Assignment >> From the listing below, copy only the lines from the line that contains "- Data required" to the line that contains "- Die height: 69.67 µm (unchanged)", counting those two lines as part of the copy.

Data for this exercise >>

===

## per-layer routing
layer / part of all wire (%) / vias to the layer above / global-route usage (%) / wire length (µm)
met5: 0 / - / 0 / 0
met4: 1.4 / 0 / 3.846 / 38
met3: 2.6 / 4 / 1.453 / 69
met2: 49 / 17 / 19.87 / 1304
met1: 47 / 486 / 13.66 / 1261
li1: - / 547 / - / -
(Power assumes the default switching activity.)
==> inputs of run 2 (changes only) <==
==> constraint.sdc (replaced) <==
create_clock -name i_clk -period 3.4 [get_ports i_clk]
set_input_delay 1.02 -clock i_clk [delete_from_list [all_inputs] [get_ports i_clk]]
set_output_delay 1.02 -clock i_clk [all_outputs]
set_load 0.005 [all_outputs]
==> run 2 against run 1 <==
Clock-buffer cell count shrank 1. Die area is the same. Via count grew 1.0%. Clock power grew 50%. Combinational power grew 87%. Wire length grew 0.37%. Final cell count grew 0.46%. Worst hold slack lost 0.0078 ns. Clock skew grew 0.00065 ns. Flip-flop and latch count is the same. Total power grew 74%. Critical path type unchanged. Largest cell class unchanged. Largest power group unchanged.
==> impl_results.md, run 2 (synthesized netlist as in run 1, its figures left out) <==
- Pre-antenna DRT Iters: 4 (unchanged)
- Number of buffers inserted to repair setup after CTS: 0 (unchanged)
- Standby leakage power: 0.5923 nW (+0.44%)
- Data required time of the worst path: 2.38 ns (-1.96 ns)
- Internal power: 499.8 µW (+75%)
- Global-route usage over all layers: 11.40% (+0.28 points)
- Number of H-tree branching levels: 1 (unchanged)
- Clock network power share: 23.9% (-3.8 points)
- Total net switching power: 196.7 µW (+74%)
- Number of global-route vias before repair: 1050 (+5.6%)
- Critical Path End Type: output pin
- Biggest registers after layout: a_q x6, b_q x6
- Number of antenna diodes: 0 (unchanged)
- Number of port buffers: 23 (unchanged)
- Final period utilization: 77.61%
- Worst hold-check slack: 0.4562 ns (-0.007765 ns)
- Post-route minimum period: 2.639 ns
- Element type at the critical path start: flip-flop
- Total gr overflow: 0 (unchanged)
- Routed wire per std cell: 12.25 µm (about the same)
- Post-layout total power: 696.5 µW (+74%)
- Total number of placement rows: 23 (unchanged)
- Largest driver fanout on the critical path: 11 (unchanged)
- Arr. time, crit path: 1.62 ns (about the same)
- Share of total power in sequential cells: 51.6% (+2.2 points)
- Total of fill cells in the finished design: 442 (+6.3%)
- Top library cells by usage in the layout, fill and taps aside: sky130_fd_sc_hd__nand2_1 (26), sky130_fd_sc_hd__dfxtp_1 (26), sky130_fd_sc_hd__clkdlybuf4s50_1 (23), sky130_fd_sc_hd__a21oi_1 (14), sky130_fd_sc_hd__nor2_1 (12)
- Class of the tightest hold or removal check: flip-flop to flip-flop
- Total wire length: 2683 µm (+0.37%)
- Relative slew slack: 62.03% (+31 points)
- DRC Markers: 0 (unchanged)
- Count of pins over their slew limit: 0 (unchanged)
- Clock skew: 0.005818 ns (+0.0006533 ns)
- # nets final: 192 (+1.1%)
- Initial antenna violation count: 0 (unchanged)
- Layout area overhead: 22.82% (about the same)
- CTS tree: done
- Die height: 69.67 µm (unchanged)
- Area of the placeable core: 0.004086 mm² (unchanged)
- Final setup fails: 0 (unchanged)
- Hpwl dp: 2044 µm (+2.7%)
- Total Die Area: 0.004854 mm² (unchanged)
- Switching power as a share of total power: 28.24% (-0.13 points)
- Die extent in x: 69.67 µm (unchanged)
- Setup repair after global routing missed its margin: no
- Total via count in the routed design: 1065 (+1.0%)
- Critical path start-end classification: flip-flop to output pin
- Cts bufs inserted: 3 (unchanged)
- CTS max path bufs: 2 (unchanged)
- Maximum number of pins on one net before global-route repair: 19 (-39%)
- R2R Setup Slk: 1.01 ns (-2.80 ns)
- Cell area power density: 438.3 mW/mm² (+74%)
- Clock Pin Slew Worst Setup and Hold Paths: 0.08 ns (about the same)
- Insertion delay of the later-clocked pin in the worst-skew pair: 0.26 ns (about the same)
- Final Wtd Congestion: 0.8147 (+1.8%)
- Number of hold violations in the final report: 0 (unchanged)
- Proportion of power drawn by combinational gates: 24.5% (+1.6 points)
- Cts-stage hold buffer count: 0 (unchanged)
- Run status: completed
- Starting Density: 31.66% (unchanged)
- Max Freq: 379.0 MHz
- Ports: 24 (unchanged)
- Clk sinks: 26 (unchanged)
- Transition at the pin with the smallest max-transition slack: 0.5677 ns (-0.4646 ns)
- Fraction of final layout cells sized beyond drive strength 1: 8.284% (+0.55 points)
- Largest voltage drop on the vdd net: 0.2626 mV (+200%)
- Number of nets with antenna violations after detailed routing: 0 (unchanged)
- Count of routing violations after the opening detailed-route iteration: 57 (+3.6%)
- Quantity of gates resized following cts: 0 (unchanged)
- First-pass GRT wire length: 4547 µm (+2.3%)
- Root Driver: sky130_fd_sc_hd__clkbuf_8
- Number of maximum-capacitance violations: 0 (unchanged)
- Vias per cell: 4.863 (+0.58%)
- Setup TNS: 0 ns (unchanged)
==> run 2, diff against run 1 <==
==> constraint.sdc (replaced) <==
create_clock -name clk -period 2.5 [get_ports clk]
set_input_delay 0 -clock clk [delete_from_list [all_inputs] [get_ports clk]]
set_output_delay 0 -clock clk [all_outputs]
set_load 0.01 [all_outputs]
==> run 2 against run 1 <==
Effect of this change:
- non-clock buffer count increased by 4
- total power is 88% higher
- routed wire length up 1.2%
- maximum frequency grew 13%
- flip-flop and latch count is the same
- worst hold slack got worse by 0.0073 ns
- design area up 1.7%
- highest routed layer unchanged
## src/rtl/imem_resp_pkg.sv

```systemverilog
// Shared types and constants for the instruction-memory responder.
package imem_resp_pkg;

    localparam int INST_W = 16;
    localparam logic [INST_W-1:0] NOP_INST = 16'h0800;

    typedef enum logic [1:0] {
        IDLE = 2'd0,
        WAIT = 2'd1,
        HOLD = 2'd2
    } state_t;

endpackage

```

## src/rtl/imem_array.sv

```systemverilog
// Instruction storage: synchronous write, registered read; a same-word write
// and read on one edge returns the old word.
module imem_array
    import imem_resp_pkg::*;
#(
    parameter int ADDR_W = 8
) (
    input  logic              clk,
    input  logic              rst,
    input  logic              wr_en,
    input  logic [ADDR_W-1:0] wr_addr,
    input  logic [INST_W-1:0] wr_data,
    input  logic              rd_en,
    input  logic [ADDR_W-1:0] rd_addr,
    output logic [INST_W-1:0] rd_data
);

    logic [INST_W-1:0] mem [2**ADDR_W];

    always_ff @(posedge clk) begin
        if (wr_en) begin
            mem[wr_addr] <= wr_data;
        end
    end

    // Read register is cleared so resp_inst reads 0 out of reset.
    always_ff @(posedge clk or negedge rst) begin
        if (!rst) begin
            rd_data <= '0;
        end else if (rd_en) begin
            rd_data <= mem[rd_addr];
        end
    end

endmodule

```

## src/rtl/imem_resp.sv

```systemverilog
// Instruction-memory responder: accepts fetch addresses, returns the addressed
// word after LATENCY cycles, supports backpressure, flush and preload.
module imem_resp
    import imem_resp_pkg::*;
#(
    parameter int LATENCY = 2,
    parameter int ADDR_W  = 8
) (
    input  logic              clk,
    input  logic              rst,
    input  logic              req_valid,
    input  logic [15:0]       req_addr,
    output logic              req_ready,
    input  logic              flush,
    output logic              resp_valid,
    output logic [INST_W-1:0] resp_inst,
    output logic [15:0]       resp_addr,
    output logic              resp_err,
    input  logic              resp_ready,
    input  logic              ld_en,
    input  logic [ADDR_W-1:0] ld_addr,
    input  logic [INST_W-1:0] ld_data
);

    state_t      state_q, state_d;
    logic [2:0]  cnt_q, cnt_d;
    logic [15:0] addr_q;
    logic        load;
    logic        accept;
    logic        fault;
    logic [INST_W-1:0] rd_data;

    assign accept = req_valid & req_ready;
    assign fault  = addr_q[0] | ((addr_q >> (ADDR_W + 1)) != 16'd0);

    always_comb begin
        state_d   = state_q;
        cnt_d     = cnt_q;
        req_ready = 1'b0;
        load      = 1'b0;
        case (state_q)
            IDLE: begin
                req_ready = !flush;
                if (req_valid) begin
                    state_d = WAIT;
                    cnt_d   = 3'(LATENCY - 1);
                end
            end
            WAIT: begin
                if (cnt_q != 3'd0) begin
                    cnt_d = cnt_q - 3'd1;
                end else begin
                    load    = 1'b1;
                    state_d = HOLD;
                end
            end
            HOLD: begin
                req_ready = resp_ready & !flush;
                if (resp_ready) begin
                    if (req_valid) begin
                        state_d = WAIT;
                        cnt_d   = 3'(LATENCY - 1);
                    end else begin
                        state_d = IDLE;
                    end
                end
            end
            default: state_d = IDLE;
        endcase
        // Redirect overrides everything, including a pending load.
        if (flush) begin
            state_d = IDLE;
            cnt_d   = 3'd0;
            load    = 1'b0;
        end
    end

    always_ff @(posedge clk or negedge rst) begin
        if (!rst) begin
            state_q    <= IDLE;
            cnt_q      <= 3'd0;
            resp_valid <= 1'b0;
            resp_addr  <= 16'd0;
            resp_err   <= 1'b0;
        end else begin
            state_q <= state_d;
            cnt_q   <= cnt_d;
            if (flush) begin
                resp_valid <= 1'b0;
            end else if (load) begin
                resp_valid <= 1'b1;
                resp_addr  <= addr_q;
                resp_err   <= fault;
            end else if (state_q == HOLD && resp_ready) begin
                resp_valid <= 1'b0;
            end
        end
    end

    always_ff @(posedge clk) begin
        if (accept) begin
            addr_q <= req_addr;
        end
    end

    imem_array #(.ADDR_W(ADDR_W)) u_array (
        .clk     (clk),
        .rst     (rst),
        .wr_en   (ld_en),
        .wr_addr (ld_addr),
        .wr_data (ld_data),
        .rd_en   (load & !fault),
        .rd_addr (addr_q[ADDR_W:1]),
        .rd_data (rd_data)
    );

    // Faulted fetches never read the array; present the NOP instead.
    assign resp_inst = resp_err ? NOP_INST : rd_data;

endmodule
```

## config.mk

```make
export PLATFORM = sky130hd
export DESIGN_NAME = imem_resp
export DESIGN_NICKNAME = d
export VERILOG_FILES = /design/src/rtl/imem_resp_pkg.sv /design/src/rtl/imem_array.sv /design/src/rtl/imem_resp.sv
export SDC_FILE = /design/constraint.sdc
export NUM_CORES = 2
export LEC_CHECK = 0
export ABC_AREA = 1
export CORE_MARGIN = 8
export CORE_UTILIZATION = 46
export DETAILED_ROUTE_END_ITERATION = 8
export GPL_TIMING_DRIVEN = 1
export SYNTH_ARGS = -nofsm -noshare
export SYNTH_HDL_FRONTEND = slang
export SYNTH_HIERARCHICAL = 1
export SYNTH_SLANG_ARGS = --single-unit
```

## constraint.sdc

```tcl
create_clock -name clk -period 2.7 [get_ports clk]
set_clock_uncertainty 0.2 [all_clocks]
set_input_delay 0.54 -clock clk [delete_from_list [all_inputs] [get_ports clk]]
set_output_delay 0.54 -clock clk [all_outputs]
set_load 0.02 [all_outputs]
```

==> impl_metrics.prom <==
# TYPE chip_impl_metric gauge
chip_impl_info{name="run_status",value="finished with violations"} 1
chip_impl_info{name="failed_checks",value="setup timing"} 1
chip_impl_metric{name="setup_slack",unit="ps"} -238
chip_impl_metric{name="synth.net_count",unit=""} 13847
chip_impl_metric{name="clock_insertion_delay_worst_skew",unit="ps"} 990
chip_impl_metric{name="wl",unit="mm"} 519
chip_impl_info{name="setup_repair_after_global_routing_missed_its_margin",value="true"} 1
chip_impl_metric{name="clkSlewWorstSetupHoldPaths",unit="ps"} 60
chip_impl_metric{name="floorplan.initialDensity",unit="%"} 46.2
chip_impl_metric{name="cts_num_sinks",unit=""} 4151
chip_impl_metric{name="io_pins",unit=""} 81
chip_impl_info{name="startpoint_type",value="flop"} 1
chip_impl_metric{name="fillCellCount",unit=""} 28981
chip_impl_metric{name="std_cell_rows",unit=""} 221
chip_impl_metric{name="post_dp_cell_area",unit="um^2"} 184000
chip_impl_metric{name="grt_pass1_wl",unit="mm"} 746
chip_impl_metric{name="vdd_ir_drop_max",unit="uV"} 509
chip_impl_metric{name="power.total",unit="W"} 0.139
chip_impl_metric{name="final_net_count",unit=""} 14704
chip_impl_metric{name="power_density",unit="nW/um^2"} 686
chip_impl_metric{name="sw_power",unit="W"} 0.0324
chip_impl_metric{name="first_global_vias",unit=""} 106907
chip_impl_metric{name="grt_remaining_overflow",unit=""} 0
chip_impl_info{name="ys_top_cells_by_area",value="sky130_fd_sc_hd__edfxtp_1, sky130_fd_sc_hd__nand3_1, sky130_fd_sc_hd__nand2_1"} 1
chip_impl_metric{name="share_comb_of_total_power",unit="%"} 7.8
chip_impl_metric{name="slew_violations",unit=""} 0
chip_impl_info{name="synth_ff_type",value="sky130_fd_sc_hd__edfxtp_1"} 1
chip_impl_info{name="hp-class",value="in -> reg"} 1
chip_impl_metric{name="route.detailed.drc",unit=""} 0
chip_impl_metric{name="synth_area",unit="um^2"} 168000
chip_impl_metric{name="floorplan.core_area",unit="um^2"} 363000
chip_impl_metric{name="pin_count_of_the_biggest_net_entering_global_routing",unit=""} 86
chip_impl_metric{name="layout_cells_sized_above_1",unit="%"} 15.6
chip_impl_metric{name="async_flop_share",unit="%"} 0.940
chip_impl_metric{name="achievable-frequency",unit="GHz"} 0.340
chip_impl_metric{name="net_sw_share",unit="%"} 23.3
chip_impl_metric{name="final_cell_area",unit="um^2"} 202000
chip_impl_info{name="tritoncts",value="done"} 1
chip_impl_metric{name="first_iter_violations",unit=""} 14403
chip_impl_metric{name="syn2layout_area_growth",unit="%"} 20.8
chip_impl_metric{name="gpl.final_weighted_congestion",unit=""} 0.884
chip_impl_metric{name="number_of_enable_type_register_cells_in_the_synthesized_netlist",unit=""} 4112
chip_impl_metric{name="arrival",unit="ps"} 3600
chip_impl_metric{name="tritoncts.num_buffers",unit=""} 422
chip_impl_metric{name="timing.reg2reg.setup_slack",unit="ps"} -240
chip_impl_metric{name="ys_seq_area_share",unit="%"} 74.3
chip_impl_info{name="clk_root_buffer_cell",value="sky130_fd_sc_hd__clkbuf_16"} 1
chip_impl_metric{name="port-buffer-count",unit=""} 80
chip_impl_metric{name="synth.yosys.warnings",unit=""} 6
chip_impl_metric{name="die_height",unit="um"} 620
chip_impl_metric{name="route.vias.total",unit=""} 113743
chip_impl_metric{name="post_synthesis_cell_count",unit=""} 13799
chip_impl_metric{name="synth_cell_types",unit=""} 24
chip_impl_metric{name="final.hold.worst_slack",unit="ps"} 141
chip_impl_metric{name="hold_violations",unit=""} 0
chip_impl_metric{name="syn-mean-instance-area",unit="um^2"} 12.1
chip_impl_metric{name="die_width",unit="um"} 620
chip_impl_metric{name="cellInternalPower",unit="W"} 0.107
chip_impl_metric{name="htree_levels",unit=""} 5
chip_impl_info{name="worst-setup-path-type",value="reg -> reg"} 1
chip_impl_metric{name="power_frac_seq",unit="%"} 51.3
chip_impl_metric{name="cts_max_path_buffers",unit=""} 4
chip_impl_metric{name="final_setup_vio_count",unit=""} 31
chip_impl_metric{name="required",unit="ps"} 3370
chip_impl_info{name="yosys.cell_count.top_type",value="sky130_fd_sc_hd__nand2_1"} 1
chip_impl_metric{name="period_share",unit="%"} 109
chip_impl_metric{name="crit_fanout",unit=""} 12
chip_impl_metric{name="synthesized_flop_and_latch_total",unit=""} 4151
chip_impl_metric{name="antenna_found_initial",unit=""} 24
chip_impl_metric{name="dr.pass1.iters",unit=""} 6
chip_impl_metric{name="post-route-min-period",unit="ps"} 2940
chip_impl_metric{name="groute.usage.overall",unit="%"} 26.2
chip_impl_metric{name="detailedPlacementHpwl",unit="mm"} 313
chip_impl_metric{name="p_leak",unit="nW"} 72.3
chip_impl_metric{name="cap_viol_max_count",unit=""} 0
chip_impl_metric{name="clockPowerShare",unit="%"} 40.9
chip_impl_metric{name="ant_nets",unit=""} 0
chip_impl_metric{name="worstMarginPinSlew",unit="ps"} 1050
chip_impl_metric{name="wl_per_cell",unit="um"} 26.2
chip_impl_metric{name="slew_headroom",unit="%"} 29.7
chip_impl_metric{name="floorplan.die_area",unit="um^2"} 384000
chip_impl_metric{name="yosys.area.top_type_share",unit="%"} 73.7
chip_impl_info{name="post-synth-top-area-cell",value="sky130_fd_sc_hd__edfxtp_1"} 1
chip_impl_info{name="synth_top_cells_by_count",value="sky130_fd_sc_hd__nand2_1, sky130_fd_sc_hd__edfxtp_1, sky130_fd_sc_hd__nand3_1, sky130_fd_sc_hd__buf_2, sky130_fd_sc_hd__nor2_1"} 1
chip_impl_info{name="worst_setup_path_end_kind",value="flop"} 1
chip_impl_metric{name="avgViaCountPerCell",unit=""} 5.74
## what timing repair did
item	CTS	global route
pin swaps	11	59
buffers inserted	28	5
setup endpoints to repair	51	33
gates resized for setup	383	347
gates cloned	27	12
endpoints found under the hold margin	975	0
hold buffers	35	0
## metrics by stage
step	TNS [ps]	setup WS (ps)	instances	util, %
after floorplan	-66.2	-2.07	13799	-
after global placement	-518620	-645	18919	50.8
after detailed placement	-559690	-632	18919	50.8
after CTS	-5330	-208	19781	55.3
after global routing	-5800	-332	19803	55.8
final	-4040	-238	19811	55.8
## state kept, by name, indices dropped and copies added, names as in the netlist
name             flops
resp_err             1
cnt_q                3
resp_addr           16
u_array/rd_data     16
addr_q              16
resp_valid           1
u_array/mem       4096
state_q              2
## power groups by stage
stage               combinational [W]  clock (W)  sequential [W]
floorplan                     0.00442          0          0.0727
global placement              0.00982          0          0.0726
detailed placement            0.00989          0          0.0726
CTS                            0.0104     0.0574          0.0712
global route                   0.0115     0.0598          0.0712
finish                         0.0109     0.0568          0.0712
## layout by cell type (no fill, tap or decap), drive strengths merged, types with 5 or more instances in the layout
master and count:
edfxtp 4112, clkinvlp 12, o21ai 5, nor2 311, inv 88, bufbuf 19, nand2 4213, clkbuf 519
diode 13, buf 1265, dfrtp 39, clkdlybuf4s50 28, dlygate4sd3 35, clkinv 208, bufinv 31, dlygate4sd2 17
nand3 4094
## kinds of logic (layout without fill, tap and decap cells)
kind of cell,after synthesis,count (layout),synth area share [%]
flops,4151,4151,74.3
fa+ha+maj,2,2,0.0149
buf+inv,1017,2222,3.31
other cells,0,13,0
compound gates,7,7,0.0328
simple gates,8622,8622,22.4
## worst paths after layout
check | startpoint | to | depth (start not counted)
worst min-delay path | flush | resp_valid | 4
min in group asynchronous | rst | u_array/rd_data[11] | 4
max in group asynchronous | rst | resp_addr[6] | 4
worst max-delay path | addr_q[2] | u_array/rd_data[15] | 16
worst min register to register | cnt_q[1] | cnt_q[1] | 2
worst max register to register | addr_q[2] | u_array/rd_data[15] | 16
## critical path: stages, from the launching register on
cell	delay (ps)
sky130_fd_sc_hd__edfxtp_1	420
sky130_fd_sc_hd__buf_12	190
sky130_fd_sc_hd__inv_16	100
sky130_fd_sc_hd__buf_16	140
sky130_fd_sc_hd__buf_12	130
sky130_fd_sc_hd__buf_16	160
sky130_fd_sc_hd__bufbuf_16	320
sky130_fd_sc_hd__nand3_1	90
sky130_fd_sc_hd__nand3_1	90
sky130_fd_sc_hd__nand3_2	130
sky130_fd_sc_hd__nand3_1	120
sky130_fd_sc_hd__nand3_1	120
sky130_fd_sc_hd__nand3_4	190
sky130_fd_sc_hd__buf_4	130
sky130_fd_sc_hd__nand3_1	60
sky130_fd_sc_hd__nand3_1	110
sky130_fd_sc_hd__nand2_1	60
## cell type report
cell class                      count  area [um^2]  area share [%]
Antenna cell                       13         32.5          0.0161
Clock buffer                      507        11000            5.43
Clock inverter                    265         2330            1.15
Inverter                           72          338           0.167
Multi-Input combinational cell   8631        40100            19.8
Sequential cell                  4151       124000            61.5
Tap cell                         4794         6000            2.96
Timing Repair Buffer             1376        18100            8.96
Timing Repair inverter              2         27.5          0.0136
## routing by layer
metal / GRT usage, % / wire length, um
met2: 41.2 / 240000
met5: 0 / 37
met1: 36.5 / 208000
met3: 4.15 / 47800
met4: 10.9 / 23300
(Power assumes the default switching activity.)
[config.mk]
export PLATFORM = sky130hd
export DESIGN_NAME = nibble_serial_adder
export DESIGN_NICKNAME = d
export VERILOG_FILES = /design/src/rtl/nibble_serial_adder_pkg.sv /design/src/rtl/nibble_serial_adder_cla4.sv /design/src/rtl/nibble_serial_adder.sv
export SDC_FILE = /design/constraint.sdc
export NUM_CORES = 1
export LEC_CHECK = 0
export CORE_ASPECT_RATIO = 0.6
export CORE_MARGIN = 5
export CORE_UTILIZATION = 25
export DETAILED_ROUTE_END_ITERATION = 10
export GPL_TIMING_DRIVEN = 1
export MAX_ROUTING_LAYER = met4
export PLACE_DENSITY_LB_ADDON = 0.2
export SLEW_MARGIN = 20
export SYNTH_ARGS = -nofsm -noshare
export SYNTH_HDL_FRONTEND = slang
export SYNTH_SLANG_ARGS = --single-unit
[constraint.sdc]
create_clock -name clk -period 1.6 [get_ports clk]
set_clock_uncertainty 0.05 [all_clocks]
set_input_delay 0.32 -clock clk [delete_from_list [all_inputs] [get_ports clk]]
set_output_delay 0.32 -clock clk [all_outputs]
set_load 0.02 [all_outputs]
[src/rtl/nibble_serial_adder_pkg.sv]
// Shared definitions for the nibble-serial adder.
//   state_t    : control FSM states (IDLE accepts, RUN iterates, DONE presents)
//   NIB_W      : width of one nibble slice
//   cnt_width  : bits needed to count NIBS nibbles (clog2, never below 1)
package nibble_serial_adder_pkg;

  typedef enum logic [1:0] {
    IDLE,
    RUN,
    DONE
  } state_t;

  localparam int NIB_W = 4;

  // Smallest w >= 1 with 2**w >= nibs, so a counter of this width can hold
  // every nibble index 0 .. nibs-1.
  function automatic int cnt_width(input int nibs);
    int w;
    w = 1;
    while ((1 << w) < nibs) w++;
    return w;
  endfunction

endpackage
<file path="config.mk">
export PLATFORM = sky130hd
export DESIGN_NAME = alu_op_dispatcher
export DESIGN_NICKNAME = d
export VERILOG_FILES = /design/src/rtl/alu_op_dispatcher.sv
export SDC_FILE = /design/constraint.sdc
export NUM_CORES = 1
export LEC_CHECK = 0
export ABC_AREA = 1
export ABC_CLOCK_PERIOD_IN_PS = 3200
export CORE_UTILIZATION = 53
export CTS_CLUSTER_SIZE = 8
export DETAILED_ROUTE_END_ITERATION = 6
export GPL_ROUTABILITY_DRIVEN = 0
export GPL_TIMING_DRIVEN = 1
export PLACE_DENSITY = 0.81
export SLEW_MARGIN = 20
export SYNTH_ARGS = -nofsm -noshare
export SYNTH_HDL_FRONTEND = slang
export SYNTH_SLANG_ARGS = --single-unit
</file>
<file path="constraint.sdc">
create_clock -name Clk -period 3.2 [get_ports Clk]
set_clock_uncertainty 0.2 [all_clocks]
set_input_delay 0.96 -clock Clk [delete_from_list [all_inputs] [get_ports Clk]]
set_output_delay 0.96 -clock Clk [all_outputs]
set_load 0.02 [all_outputs]
</file>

===

Answer for the task >>
- Data required time of the worst path: 2.38 ns (-1.96 ns)
- Internal power: 499.8 µW (+75%)
- Global-route usage over all layers: 11.40% (+0.28 points)
- Number of H-tree branching levels: 1 (unchanged)
- Clock network power share: 23.9% (-3.8 points)
- Total net switching power: 196.7 µW (+74%)
- Number of global-route vias before repair: 1050 (+5.6%)
- Critical Path End Type: output pin
- Biggest registers after layout: a_q x6, b_q x6
- Number of antenna diodes: 0 (unchanged)
- Number of port buffers: 23 (unchanged)
- Final period utilization: 77.61%
- Worst hold-check slack: 0.4562 ns (-0.007765 ns)
- Post-route minimum period: 2.639 ns
- Element type at the critical path start: flip-flop
- Total gr overflow: 0 (unchanged)
- Routed wire per std cell: 12.25 µm (about the same)
- Post-layout total power: 696.5 µW (+74%)
- Total number of placement rows: 23 (unchanged)
- Largest driver fanout on the critical path: 11 (unchanged)
- Arr. time, crit path: 1.62 ns (about the same)
- Share of total power in sequential cells: 51.6% (+2.2 points)
- Total of fill cells in the finished design: 442 (+6.3%)
- Top library cells by usage in the layout, fill and taps aside: sky130_fd_sc_hd__nand2_1 (26), sky130_fd_sc_hd__dfxtp_1 (26), sky130_fd_sc_hd__clkdlybuf4s50_1 (23), sky130_fd_sc_hd__a21oi_1 (14), sky130_fd_sc_hd__nor2_1 (12)
- Class of the tightest hold or removal check: flip-flop to flip-flop
- Total wire length: 2683 µm (+0.37%)
- Relative slew slack: 62.03% (+31 points)
- DRC Markers: 0 (unchanged)
- Count of pins over their slew limit: 0 (unchanged)
- Clock skew: 0.005818 ns (+0.0006533 ns)
- # nets final: 192 (+1.1%)
- Initial antenna violation count: 0 (unchanged)
- Layout area overhead: 22.82% (about the same)
- CTS tree: done
- Die height: 69.67 µm (unchanged)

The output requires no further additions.